Per quanto tempo dovrò prendere il farmaco?
Lo prenderò fino a quando dovrò prenderlo. Attenzione però all’illusione dello star bene. Succede ad esempio che con un antidepressivo dopo dieci quindici giorni ti senti meglio. Allora pensi che tutto si è risolto, che stai bene e decidi di interrompere. Questi farmaci non sono noccioline, vanno trattati con cura e saggezza. Il farmaco aiuta a vivere meglio, aiuta a vivere o sopravvivere in situazioni di difficoltà.
Ma il farmaco da solo non è sufficiente, ci vuole una guida, una persona di cui ci fidiamo e che sia disposta a condurci lungo quel percorso che deve essere necessariamente di autoconsapevolezza. Conoscere noi stessi per imparare a conoscere il mondo. L’inganno è che noi pensiamo di conoscere, in realtà non finiremo mai di conoscere. Ci vuole molto tempo prima di potersi prendere il lusso di fare un bilancio, prima di poter dire: “io sto bene, io sono guarito”.
Nella mia vita ho provato lo Zoloft, lo Xanax, lo Ziprexa, il Leponex, il Valium, l’Ansiolin, il Tranquirit, il Disipal, il Seroquel, l’En, l’Haldol e il Daparox. Si può dire che ho una discreta esperienza in questo campo.
Mi ci sono voluti anni per poter dire: “proviamo ad abbassare”, proviamo a vedere che succede. Anni di ricerca interiore e confronto con il prossimo. Con operatori amici e familiari. Mi ci sono voluti anni per capire quante persone mi vogliono bene, vogliono il mio bene.
Ora prendo la dose minima di farmaco. Prendo 50 millilitri di Haldol e non ho nessun effetto collaterale. La mia mente è lucida, sono presidente di un’associazione, cresco e mi evolvo ogni giorno. Ogni giorno mi sfido e cerco di migliorare. Mi sono reso conto che il più grande strumento di crescita è il confronto con l’altro, è lo stareassieme. Io oggi ho un maestro che mi ha aperto gli occhi, un maestro lontano, che non ho mai avuto l’onore di conoscere ma che scrive e incoraggia ognuno di noi a vincere le nostre debolezze e a superare i problemi della vita. Il percorso è lungo, pieno di ostacoli e di difficoltà, ma ce la sto facendo. Sto superando la malattia anche grazie a questa convivenza con il farmaco. Ora so che devo rinforzarmi sempre più, devo crescere e maturare, vincere su me stesso e i miei limiti. Poi, forse un giorno, lo spero, potrò dire: “amici, io amo la vita, io non voglio più farmi del male, io mi voglio bene”.

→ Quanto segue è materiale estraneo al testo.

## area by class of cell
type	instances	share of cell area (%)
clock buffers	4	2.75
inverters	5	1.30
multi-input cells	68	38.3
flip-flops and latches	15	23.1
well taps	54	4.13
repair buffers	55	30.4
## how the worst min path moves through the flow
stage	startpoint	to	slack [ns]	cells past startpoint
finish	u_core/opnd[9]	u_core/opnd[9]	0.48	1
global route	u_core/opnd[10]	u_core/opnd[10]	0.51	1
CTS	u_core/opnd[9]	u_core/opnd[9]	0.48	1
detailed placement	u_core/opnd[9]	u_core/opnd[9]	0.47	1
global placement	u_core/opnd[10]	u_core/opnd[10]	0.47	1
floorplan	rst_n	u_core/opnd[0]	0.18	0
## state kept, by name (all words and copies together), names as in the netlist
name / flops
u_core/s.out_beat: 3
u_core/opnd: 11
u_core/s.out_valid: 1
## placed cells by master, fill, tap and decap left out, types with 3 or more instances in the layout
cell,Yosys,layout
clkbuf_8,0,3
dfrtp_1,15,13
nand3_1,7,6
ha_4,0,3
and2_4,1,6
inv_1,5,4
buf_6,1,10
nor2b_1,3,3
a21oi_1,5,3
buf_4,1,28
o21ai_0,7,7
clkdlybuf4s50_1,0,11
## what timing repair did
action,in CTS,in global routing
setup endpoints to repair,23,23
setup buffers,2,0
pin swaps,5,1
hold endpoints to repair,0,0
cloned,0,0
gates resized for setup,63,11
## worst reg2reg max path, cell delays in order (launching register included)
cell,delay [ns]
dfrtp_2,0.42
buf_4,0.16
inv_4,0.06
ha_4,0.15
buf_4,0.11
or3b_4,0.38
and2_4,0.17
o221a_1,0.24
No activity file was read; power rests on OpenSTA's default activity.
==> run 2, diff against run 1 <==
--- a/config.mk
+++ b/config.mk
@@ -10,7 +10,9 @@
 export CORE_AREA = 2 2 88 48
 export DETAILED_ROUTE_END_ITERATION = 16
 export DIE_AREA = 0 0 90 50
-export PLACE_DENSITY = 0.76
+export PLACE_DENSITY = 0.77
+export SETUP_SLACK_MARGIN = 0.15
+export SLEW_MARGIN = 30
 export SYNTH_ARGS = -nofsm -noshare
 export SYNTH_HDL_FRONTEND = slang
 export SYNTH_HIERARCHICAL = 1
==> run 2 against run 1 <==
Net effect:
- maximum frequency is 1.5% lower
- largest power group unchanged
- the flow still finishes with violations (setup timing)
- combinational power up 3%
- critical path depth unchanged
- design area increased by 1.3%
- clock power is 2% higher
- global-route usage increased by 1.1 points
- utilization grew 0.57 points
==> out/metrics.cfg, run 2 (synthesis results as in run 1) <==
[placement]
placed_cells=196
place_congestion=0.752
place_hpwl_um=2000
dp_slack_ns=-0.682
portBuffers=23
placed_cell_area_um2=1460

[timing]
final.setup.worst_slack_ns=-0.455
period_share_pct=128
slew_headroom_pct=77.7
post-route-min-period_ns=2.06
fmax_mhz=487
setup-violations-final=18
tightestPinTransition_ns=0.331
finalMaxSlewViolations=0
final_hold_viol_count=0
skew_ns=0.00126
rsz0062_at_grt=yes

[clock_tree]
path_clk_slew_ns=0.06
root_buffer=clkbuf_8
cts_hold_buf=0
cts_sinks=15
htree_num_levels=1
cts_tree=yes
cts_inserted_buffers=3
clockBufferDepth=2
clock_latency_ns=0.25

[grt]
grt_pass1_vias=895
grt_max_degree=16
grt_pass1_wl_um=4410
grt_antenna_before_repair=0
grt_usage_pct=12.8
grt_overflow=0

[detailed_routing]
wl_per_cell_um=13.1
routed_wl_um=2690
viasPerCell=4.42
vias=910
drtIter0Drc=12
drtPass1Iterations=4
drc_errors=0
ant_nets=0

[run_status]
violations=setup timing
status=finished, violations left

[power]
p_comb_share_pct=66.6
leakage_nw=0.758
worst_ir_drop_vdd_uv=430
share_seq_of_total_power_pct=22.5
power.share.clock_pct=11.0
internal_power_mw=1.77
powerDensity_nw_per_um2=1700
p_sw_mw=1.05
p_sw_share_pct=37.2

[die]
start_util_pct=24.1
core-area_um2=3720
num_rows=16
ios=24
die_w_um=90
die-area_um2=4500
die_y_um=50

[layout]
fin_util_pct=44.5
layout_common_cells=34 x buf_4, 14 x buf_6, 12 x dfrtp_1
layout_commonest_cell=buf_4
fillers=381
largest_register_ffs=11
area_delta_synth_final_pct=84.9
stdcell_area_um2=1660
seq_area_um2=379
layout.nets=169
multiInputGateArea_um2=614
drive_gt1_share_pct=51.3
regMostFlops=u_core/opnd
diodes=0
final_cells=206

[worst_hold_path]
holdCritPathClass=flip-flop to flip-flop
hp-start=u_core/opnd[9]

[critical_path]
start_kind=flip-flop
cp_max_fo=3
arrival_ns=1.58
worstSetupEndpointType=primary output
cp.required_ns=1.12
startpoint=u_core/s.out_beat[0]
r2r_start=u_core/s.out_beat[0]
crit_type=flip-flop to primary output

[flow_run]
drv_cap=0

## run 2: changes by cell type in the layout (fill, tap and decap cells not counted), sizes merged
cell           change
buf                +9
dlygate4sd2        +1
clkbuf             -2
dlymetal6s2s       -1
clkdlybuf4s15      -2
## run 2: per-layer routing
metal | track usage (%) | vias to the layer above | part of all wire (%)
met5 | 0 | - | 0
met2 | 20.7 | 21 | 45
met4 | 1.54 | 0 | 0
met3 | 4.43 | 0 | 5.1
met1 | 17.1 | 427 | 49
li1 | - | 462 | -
[src/rtl/tlc_pkg.sv]
// tlc_pkg: phase encoding plus per-direction light and status constants.
package tlc_pkg;
    typedef enum logic [1:0] {GREEN = 2'd0, YELLOW = 2'd1, ALLRED = 2'd2, PED = 2'd3} phase_t;
    localparam logic [2:0] LT_GREEN  = 3'b001;
    localparam logic [2:0] LT_YELLOW = 3'b010;
    localparam logic [2:0] LT_RED    = 3'b100;
    localparam logic [3:0] ST_GREEN  = 4'h1;
    localparam logic [3:0] ST_YELLOW = 4'h2;
    localparam logic [3:0] ST_RED    = 4'h4;
endpackage

[src/rtl/tlc_next_dir.sv]
// tlc_next_dir: rotating priority search for the next enabled direction after cur_dir.
module tlc_next_dir #(
    parameter int N_DIR = 4
) (
    input  logic [N_DIR-1:0] dir_en,
    input  logic [2:0]       cur_dir,
    output logic [2:0]       nxt_dir,
    output logic             valid
);
    logic [2*N_DIR-1:0] w_dbl;
    logic [N_DIR-1:0]   w_rot;
    logic [3:0]         w_off;
    logic [3:0]         w_sum;
    // bit i of w_rot is direction (cur_dir+1+i) mod N_DIR, so the lowest set bit wins
    assign w_dbl = {dir_en, dir_en} >> ({1'b0, cur_dir} + 4'd1);
    assign w_rot = w_dbl[N_DIR-1:0];
    always_comb begin
        w_off = '0;
        for (int i = N_DIR - 1; i >= 0; i--)
            if (w_rot[i]) w_off = 4'(i);
    end
    assign w_sum   = {1'b0, cur_dir} + 4'd1 + w_off;
    assign nxt_dir = 3'(w_sum >= 4'(N_DIR) ? w_sum - 4'(N_DIR) : w_sum);
    assign valid   = |dir_en;
endmodule

[src/rtl/tlc_multi_phase.sv]
// tlc_multi_phase: N-direction green/yellow/all-red rotation with demand mask and latched pedestrian phase.
module tlc_multi_phase
    import tlc_pkg::*;
#(
    parameter int N_DIR    = 4,
    parameter int GREEN_T  = 8,
    parameter int YELLOW_T = 2,
    parameter int ALLRED_T = 1,
    parameter int PED_T    = 6,
    parameter int TW       = 8
) (
    input  logic               clk,
    input  logic               rst,
    input  logic               en,
    input  logic               ped_req,
    input  logic [N_DIR-1:0]   dir_en,
    output logic [3*N_DIR-1:0] lights,
    output logic [4*N_DIR-1:0] status,
    output logic [2:0]         cur_dir,
    output logic [1:0]         phase,
    output logic               ped_walk,
    output logic               ped_pending
);
    localparam logic [TW-1:0] L_GREEN  = TW'(GREEN_T - 1);
    localparam logic [TW-1:0] L_YELLOW = TW'(YELLOW_T - 1);
    localparam logic [TW-1:0] L_ALLRED = TW'(ALLRED_T - 1);
    localparam logic [TW-1:0] L_PED    = TW'(PED_T - 1);
    localparam logic [2:0]    LAST_DIR = 3'(N_DIR - 1);

    phase_t        r_phase, w_phase_n;
    logic [2:0]    r_dir, w_dir_n, w_nxt;
    logic [TW-1:0] r_timer, w_timer_n;
    logic          r_ped, w_enter_ped, w_valid, w_bad;

    tlc_next_dir #(.N_DIR(N_DIR)) u_next (
        .dir_en  (dir_en),
        .cur_dir (r_dir),
        .nxt_dir (w_nxt),
        .valid   (w_valid)
    );

    assign w_bad = {1'b0, r_dir} >= 4'(N_DIR);

    always_comb begin
        w_phase_n   = r_phase;
        w_dir_n     = r_dir;
        w_timer_n   = r_timer;
        w_enter_ped = 1'b0;
        if (w_bad) begin
            w_phase_n = ALLRED;
            w_dir_n   = LAST_DIR;
            w_timer_n = L_ALLRED;
        end else if (en && r_timer != '0) begin
            w_timer_n = r_timer - TW'(1);
        end else if (en) begin
            case (r_phase)
                GREEN: begin
                    w_phase_n = YELLOW;
                    w_timer_n = L_YELLOW;
                end
                YELLOW: begin
                    w_phase_n = ALLRED;
                    w_timer_n = L_ALLRED;
                end
                ALLRED: begin
                    w_timer_n = r_ped ? L_PED : w_valid ? L_GREEN : L_ALLRED;
                    w_phase_n = r_ped ? PED : w_valid ? GREEN : ALLRED;
                    w_dir_n   = !r_ped && w_valid ? w_nxt : r_dir;
                    w_enter_ped = r_ped;
                end
                PED: begin
                    w_timer_n = w_valid ? L_GREEN : L_ALLRED;
                    w_phase_n = w_valid ? GREEN : ALLRED;
                    w_dir_n   = w_valid ? w_nxt : r_dir;
                end
                default: begin
                    w_phase_n = ALLRED;
                    w_dir_n   = LAST_DIR;
                    w_timer_n = L_ALLRED;
                end
            endcase
        end
    end

    // a request on the PED entry edge outranks the clear, so it is served next ALLRED
    always_ff @(posedge clk or posedge rst) begin
        if (rst) begin
            r_phase <= ALLRED;
            r_dir   <= LAST_DIR;
            r_timer <= L_ALLRED;
            r_ped   <= 1'b0;
        end else begin
            r_phase <= w_phase_n;
            r_dir   <= w_dir_n;
            r_timer <= w_timer_n;
            r_ped   <= ped_req | (r_ped & ~w_enter_ped);
        end
    end

    for (genvar d = 0; d < N_DIR; d++) begin : g_dir
        logic w_own;
        assign w_own = r_dir == 3'(d);
        assign lights[3*d +: 3] = w_own && r_phase == GREEN  ? LT_GREEN  :
                                  w_own && r_phase == YELLOW ? LT_YELLOW : LT_RED;
        assign status[4*d +: 4] = w_own && r_phase == GREEN  ? ST_GREEN  :
                                  w_own && r_phase == YELLOW ? ST_YELLOW : ST_RED;
    end

    assign cur_dir     = r_dir;
    assign phase       = r_phase;
    assign ped_walk    = r_phase == PED;
    assign ped_pending = r_ped;
endmodule
[config.mk]
export PLATFORM = sky130hd
export DESIGN_NAME = tlc_multi_phase
export DESIGN_NICKNAME = d
export VERILOG_FILES = /design/src/rtl/tlc_pkg.sv /design/src/rtl/tlc_next_dir.sv /design/src/rtl/tlc_multi_phase.sv
export SDC_FILE = /design/constraint.sdc
export NUM_CORES = 1
export LEC_CHECK = 0
export CAP_MARGIN = 20
export CORE_MARGIN = 2
export CORE_UTILIZATION = 45
export DETAILED_ROUTE_END_ITERATION = 8
export PLACE_DENSITY = 0.85
export REMOVE_ABC_BUFFERS = 1
export SETUP_SLACK_MARGIN = 0.15
export SLEW_MARGIN = 20
export SYNTH_ARGS = -nofsm -noshare
export SYNTH_HDL_FRONTEND = slang
export SYNTH_SLANG_ARGS = --single-unit
[constraint.sdc]
create_clock -name clk -period 3.35 [get_ports clk]
set_input_delay 0.67 -clock clk [delete_from_list [all_inputs] [get_ports clk]]
set_output_delay 0.67 -clock clk [all_outputs]
set_load 0.05 [all_outputs]
; ---- Word-level counts from Yosys, hierarchy flattened
; Cells that the tools add are included.
[totals]
input_bits = 8
reg_bits = 14
wordCells = 86
[op_classes]
bitwise_logic = 3
n_shift = 1
add_sub_neg = 4
n_lt_le_gt_ge = 2
muxes = 43
n_eq_ne = 9
reduce_logical = 20
[ops]
columns = op, count
row1 = $mux W3, 23
row2 = $mux W8, 4
row3 = $pmux W8 S4, 1
row4 = $mux W2, 9
row5 = $logic_and A1 B1 Y1, 10
row6 = $pmux W2 S4, 1
row7 = $reduce_bool A8 Y1, 1
row8 = $shr A8 B4 Y4, 1
row9 = $sub A8 B1 Y8 const B, 1
row10 = $eq A3 B2 Y1 const B, 2
row11 = $pmux W3 S2, 1
row12 = $reduce_bool A3 Y1, 2
row13 = $reduce_and A5 Y1, 1
row14 = $add A3 B1 Y4 const B, 1
row15 = $add A4 B2 Y4, 1
row16 = $eq A2 B2 Y1 const B, 2
row17 = $ge A4 B3 Y1 const B, 1
row18 = $mux W1, 4
row19 = $reduce_or A4 Y1, 1
row20 = $eq A3 B1 Y1 const B, 1
row21 = $ge A3 B3 Y1 const B, 1
row22 = $logic_not A3 Y1, 1
row23 = $ne A3 B1 Y1 const B, 1
row24 = $ne A3 B3 Y1 const B, 1
row25 = 10 further kinds, 10

; ---- Depth between registers and ports, before layout
; Gate-level depths: netlist (run 1).
[depth]
word_depth = 14
depth_mapped = 9
mapped_depth_nobuf = 8

; ---- Hierarchy
; A second synthesis (run 1) with hierarchy kept.
[unflattened]
hier_cells = 149
area_unflattened_um2 = 1318.8
[modules_own_cells]
columns = mod, seq_area_each_um2, instances, area_per_inst_um2, cells_each
row1 = tlc_multi_phase, 354.1, 1, 997.2, 115
row2 = tlc_next_dir, 0.0, 1, 321.6, 34

; ---- Least setup slack after synthesis (run 1)
; Ideal clock, no wire load.
[synth_path]
path_type = register to output
startpoint = reg r_dir[2] (netlist: cur_dir[2])
endpoint = out status[0]
path_slack_ns = -0.023
path_buffers = 2
t_arrival_ns = 2.703
required_time_ns = 2.680
path_stages_with_launch = 6
path_cell_list = dfrtp_1 > clkbuf_1 > nor2_1 > nand3_1 > nor2_1 > buf_4
[synth_via]
elab_chain_cells = 3
[synth_lines]
columns = item, line_no
row1 = from (decl), tlc_multi_phase.sv:31  ; logic [2:0] r_dir, w_dir_n, w_nxt;
row2 = from (signal assigned), tlc_multi_phase.sv:94  ; r_dir <= w_dir_n;
row3 = $logic_not A3 Y1, tlc_multi_phase.sv:102  ; assign w_own = r_dir == 3'(d);
row4 = $logic_and A1 B1 Y1, tlc_multi_phase.sv:105  ; assign status[4*d +: 4] = w_own && r_phase == GREEN ? ST_GREEN :
row5 = $mux W3, tlc_multi_phase.sv:105
row6 = to (decl), tlc_multi_phase.sv:18  ; output logic [4*N_DIR-1:0] status,
; No other way between the ends.

; ---- Final worst setup path (run 1)
[layout_path]
startpoint = in dir_en[3]
endpoint = reg r_dir[1] (netlist: cur_dir[1])
[layout_via]
elab_chain_cells = 13
elab_cells_between_ends = 20
classes_between = 2 x add/sub / 1 x order compare / 2 x eq/ne / 1 x shift / 11 x mux / 3 x reduce/logical
[layout_lines]
columns = item, line_no
row1 = from (decl), tlc_multi_phase.sv:16  ; input logic [N_DIR-1:0] dir_en,
row2 = $shr A8 B4 Y4, tlc_next_dir.sv:15  ; assign w_dbl = {dir_en, dir_en} >> ({1'b0, cur_dir} + 4'd1);
row3 = $mux W2 (4 in a row), tlc_next_dir.sv:20  ; if (w_rot[i]) w_off = 4'(i);
row4 = $add A4 B2 Y4, tlc_next_dir.sv:22  ; assign w_sum = {1'b0, cur_dir} + 4'd1 + w_off;
row5 = $ge A4 B3 Y1 or $sub A3 B3 Y3 (tied branches), tlc_next_dir.sv:23  ; assign nxt_dir = 3'(w_sum >= 4'(N_DIR) ? w_sum - 4'(N_DIR) : w_sum);
row6 = $mux W3, tlc_next_dir.sv:23
row7 = $mux W3 (on tied branches), "tlc_multi_phase.sv:74, tlc_multi_phase.sv:68"
row8 = $pmux W3 S2, tlc_multi_phase.sv:56  ; case (r_phase)
row9 = $mux W3, tlc_multi_phase.sv:55  ; end else if (en) begin
row10 = $mux W3, tlc_multi_phase.sv:53  ; end else if (en && r_timer != '0) begin
row11 = $mux W3, tlc_multi_phase.sv:49  ; if (w_bad) begin
; Several ways; a longest one is shown, not always the timed one. The select of a mux whose other input is x is not followed.
; A chain may end at the register's enable or synchronous reset.

==> results of run 1 <==
cell families (layout without fill, tap and decap cells):
kind of cell,after synthesis,in the layout,share of synthesized area [%]
simple gates,64,64,28.60
buf+inv,31,51,15.55
compound gates,29,29,16.28
flops,14,14,29.54
mux,5,5,4.176
fa+ha+maj,4,4,4.802
other cells,1,5,0.3129
xor+xnor,1,1,0.7308
worst max-delay path, cell delays in order:
cell and delay (ns):
clkdlybuf4s50_1 0.51, or2_2 0.34, a311oi_1 0.36, nor2b_1 0.08, o211a_1 0.22, ha_1 0.19
fa_1 0.48, nor2_1 0.04, a211o_1 0.26
state kept, by name, summed over array words and instances (netlist names):
register     cells
ped_pending      1
r_timer          8
cur_dir          3
phase            2
Yosys cell counts (all sizes together), types with 4 or more instances:
cell	instances
nor4	4
mux2i	5
inv	8
a21oi	9
nand3	10
nand2b	5
nand2	9
dfrtp	11
nor2	21
o21ai	5
buf	19
clkbuf	4
layout make-up:
class / instances / share of cell area, %
well taps: 30 / 2.471
repair buffers: 39 / 25.54
flip-flops and latches: 14 / 23.31
clock buffers: 4 / 2.389
multi-input cells: 108 / 44.32
inverters: 8 / 1.977
cell usage in the layout, fill, tap and decap left out, types with 5 or more instances in the layout:
master	Yosys	final
a21oi_1	8	8
clkdlybuf4s50_1	0	38
conb_1	1	5
dfrtp_1	11	11
inv_1	8	8
mux2i_1	5	5
nand2_1	9	9
nand2b_1	5	5
nand3_1	10	10
nor2_1	21	21
worst paths after layout:
path | startpoint | slack [ns] | cells after the start | end
setup reg to reg | cur_dir[0] | 0.81 | 8 | cur_dir[1]
hold reg to reg | r_timer[7] | 0.52 | 1 | r_timer[7]
hold / removal | r_timer[7] | 0.52 | 1 | r_timer[7]
max in group asynchronous | rst | 2.27 | 2 | cur_dir[1]
setup / recovery | dir_en[3] | 0.42 | 9 | cur_dir[1]
min in group asynchronous | rst | 0.71 | 2 | r_timer[4]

Quel giorno curerò meglio la mia alimentazione, smetterò di fumare, sarò talmente emancipato che potrò dire alla mia psichiatra: “proviamo a dimezzare”. Dimezzeremo. Poi farò sei mesi dimezzato e, se tutto andrà per il verso giusto, potrò dire addio a questa parentesi dolorosa della mia vita.
Armati di pazienza, perseveranza e determinazione avanziamo fiduciosi e pieni di speranza verso la strada della guarigione delle nostre anime.